File: src/rtl/nf10_cutter_axi_lite_regs.sv
// Packet-cutter configuration register file behind an AXI4-Lite slave; staged values
// commit on packet boundaries. Define NF10_CUTTER_STATS_EN to build the PKT_CNT counter.
module nf10_cutter_axi_lite_regs
    import nf10_cutter_pkg::*;
#(
    parameter logic [31:0] C_BASEADDR         = 32'h77800000,
    parameter logic [31:0] C_HIGHADDR         = 32'h7780FFFF,
    parameter int          C_S_AXI_ADDR_WIDTH = 32,
    parameter int          C_S_AXI_DATA_WIDTH = 32,
    parameter logic [31:0] C_VERSION          = 32'h00010000
) (
    input  logic                            S_AXI_ACLK,
    input  logic                            S_AXI_ARESETN,
    input  logic [C_S_AXI_ADDR_WIDTH-1:0]   S_AXI_AWADDR,
    input  logic                            S_AXI_AWVALID,
    output logic                            S_AXI_AWREADY,
    input  logic [C_S_AXI_DATA_WIDTH-1:0]   S_AXI_WDATA,
    input  logic [C_S_AXI_DATA_WIDTH/8-1:0] S_AXI_WSTRB,
    input  logic                            S_AXI_WVALID,
    output logic                            S_AXI_WREADY,
    output logic [1:0]                      S_AXI_BRESP,
    output logic                            S_AXI_BVALID,
    input  logic                            S_AXI_BREADY,
    input  logic [C_S_AXI_ADDR_WIDTH-1:0]   S_AXI_ARADDR,
    input  logic                            S_AXI_ARVALID,
    output logic                            S_AXI_ARREADY,
    output logic [C_S_AXI_DATA_WIDTH-1:0]   S_AXI_RDATA,
    output logic [1:0]                      S_AXI_RRESP,
    output logic                            S_AXI_RVALID,
    input  logic                            S_AXI_RREADY,
    input  logic                            pkt_boundary,
    input  logic                            pkt_cut,
    output logic                            cut_en,
    output logic [31:0]                     cut_word,
    output logic [31:0]                     cut_offset,
    output logic [15:0]                     cut_bytes
);

    logic                          wr_en_s, rd_en_s, wr_hit_s, rd_hit_s;
    logic [C_S_AXI_ADDR_WIDTH-1:0] wr_addr_s, rd_addr_s;
    logic [31:0]                   wr_data_s, rd_data_s, rd_mux_s, wr_old_s, wr_new_s, pkt_cnt_s;
    logic [3:0]                    wr_strb_s;
    logic [5:0]                    wr_idx_s, rd_idx_s;
    logic                          en_r, cut_en_r;
    logic [31:0]                   word_r, offset_r, cut_word_r, cut_offset_r;
    logic [15:0]                   bytes_r, cut_bytes_r;

    nf10_cutter_axi_lite_ctrl #(
        .ADDR_W (C_S_AXI_ADDR_WIDTH),
        .DATA_W (C_S_AXI_DATA_WIDTH)
    ) u_ctrl (
        .clk     (S_AXI_ACLK),
        .rst_n   (S_AXI_ARESETN),
        .awaddr  (S_AXI_AWADDR),
        .awvalid (S_AXI_AWVALID),
        .awready (S_AXI_AWREADY),
        .wdata   (S_AXI_WDATA),
        .wstrb   (S_AXI_WSTRB),
        .wvalid  (S_AXI_WVALID),
        .wready  (S_AXI_WREADY),
        .bresp   (S_AXI_BRESP),
        .bvalid  (S_AXI_BVALID),
        .bready  (S_AXI_BREADY),
        .araddr  (S_AXI_ARADDR),
        .arvalid (S_AXI_ARVALID),
        .arready (S_AXI_ARREADY),
        .rdata   (S_AXI_RDATA),
        .rresp   (S_AXI_RRESP),
        .rvalid  (S_AXI_RVALID),
        .rready  (S_AXI_RREADY),
        .wr_en   (wr_en_s),
        .wr_addr (wr_addr_s),
        .wr_data (wr_data_s),
        .wr_strb (wr_strb_s),
        .wr_err  (~wr_hit_s),
        .rd_en   (rd_en_s),
        .rd_addr (rd_addr_s),
        .rd_data (rd_data_s),
        .rd_err  (~rd_hit_s)
    );

    assign wr_hit_s = (wr_addr_s >= C_BASEADDR) && (wr_addr_s <= C_HIGHADDR);
    assign rd_hit_s = (rd_addr_s >= C_BASEADDR) && (rd_addr_s <= C_HIGHADDR);
    assign wr_idx_s = wr_addr_s[7:2] - C_BASEADDR[7:2];
    assign rd_idx_s = rd_addr_s[7:2] - C_BASEADDR[7:2];

    // Merge the write data into the addressed staged register under the byte strobes.
    always_comb begin
        wr_old_s = 32'h0;
        case (wr_idx_s)
            CUT_EN_OFF[7:2]: wr_old_s = {31'h0, en_r};
            WORD_OFF[7:2]:   wr_old_s = word_r;
            OFFSET_OFF[7:2]: wr_old_s = offset_r;
            BYTES_OFF[7:2]:  wr_old_s = {16'h0, bytes_r};
            default:         wr_old_s = 32'h0;
        endcase
        wr_new_s = apply_strb(wr_old_s, wr_data_s, wr_strb_s);
    end

    // Staged configuration registers, updated by in-window AXI writes.
    always_ff @(posedge S_AXI_ACLK) begin
        if (!S_AXI_ARESETN) begin
            en_r     <= 1'b0;
            word_r   <= 32'h0;
            offset_r <= 32'h0;
            bytes_r  <= 16'h0;
        end else if (wr_en_s && wr_hit_s) begin
            case (wr_idx_s)
                CUT_EN_OFF[7:2]: en_r     <= wr_new_s[0];
                WORD_OFF[7:2]:   word_r   <= wr_new_s;
                OFFSET_OFF[7:2]: offset_r <= wr_new_s;
                BYTES_OFF[7:2]:  bytes_r  <= wr_new_s[15:0];
                default:         en_r     <= en_r;
            endcase
        end
    end

`ifdef NF10_CUTTER_STATS_EN
    logic [31:0] pkt_cnt_r;
    logic        cnt_clr_s;

    assign cnt_clr_s = wr_en_s && wr_hit_s && (wr_idx_s == PKT_CNT_OFF[7:2]);
    assign pkt_cnt_s = pkt_cnt_r;

    // Saturating frame-cut counter; a register write clears it and beats a same-cycle cut.
    always_ff @(posedge S_AXI_ACLK) begin
        if (!S_AXI_ARESETN) begin
            pkt_cnt_r <= 32'h0;
        end else if (cnt_clr_s) begin
            pkt_cnt_r <= 32'h0;
        end else if (pkt_cut && (pkt_cnt_r != 32'hFFFFFFFF)) begin
            pkt_cnt_r <= pkt_cnt_r + 32'd1;
        end
    end
`else
    logic unused_pkt_cut_s;

    assign unused_pkt_cut_s = pkt_cut;
    assign pkt_cnt_s        = 32'h0;
`endif

    // Read mux over staged values; out-of-window or unmapped offsets return zero.
    always_comb begin
        rd_mux_s = 32'h0;
        if (rd_hit_s) begin
            case (rd_idx_s)
                CUT_EN_OFF[7:2]:  rd_mux_s = {31'h0, en_r};
                WORD_OFF[7:2]:    rd_mux_s = word_r;
                OFFSET_OFF[7:2]:  rd_mux_s = offset_r;
                BYTES_OFF[7:2]:   rd_mux_s = {16'h0, bytes_r};
                PKT_CNT_OFF[7:2]: rd_mux_s = pkt_cnt_s;
                VERSION_OFF[7:2]: rd_mux_s = C_VERSION;
                default:          rd_mux_s = 32'h0;
            endcase
        end else begin
            rd_mux_s = 32'h0;
        end
    end

    assign rd_data_s = rd_en_s ? rd_mux_s : 32'h0;

    // Commit staged settings only between frames, or freely while cutting is off.
    always_ff @(posedge S_AXI_ACLK) begin
        if (!S_AXI_ARESETN) begin
            cut_en_r     <= 1'b0;
            cut_word_r   <= 32'h0;
            cut_offset_r <= 32'h0;
            cut_bytes_r  <= 16'h0;
        end else if (pkt_boundary || !cut_en_r) begin
            cut_en_r     <= en_r;
            cut_word_r   <= word_r;
            cut_offset_r <= offset_r;
            cut_bytes_r  <= bytes_r;
        end
    end

    assign cut_en     = cut_en_r;
    assign cut_word   = cut_word_r;
    assign cut_offset = cut_offset_r;
    assign cut_bytes  = cut_bytes_r;

endmodule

= = = =

**Brief**
Which lines belong in the answer? Exactly those from the first line of the entries through the line holding "parameter logic [31:0] C_BASEADDR", inclusive, copied unchanged.

**Task response**
File: src/rtl/nf10_cutter_axi_lite_regs.sv
// Packet-cutter configuration register file behind an AXI4-Lite slave; staged values
// commit on packet boundaries. Define NF10_CUTTER_STATS_EN to build the PKT_CNT counter.
module nf10_cutter_axi_lite_regs
    import nf10_cutter_pkg::*;
#(
    parameter logic [31:0] C_BASEADDR         = 32'h77800000,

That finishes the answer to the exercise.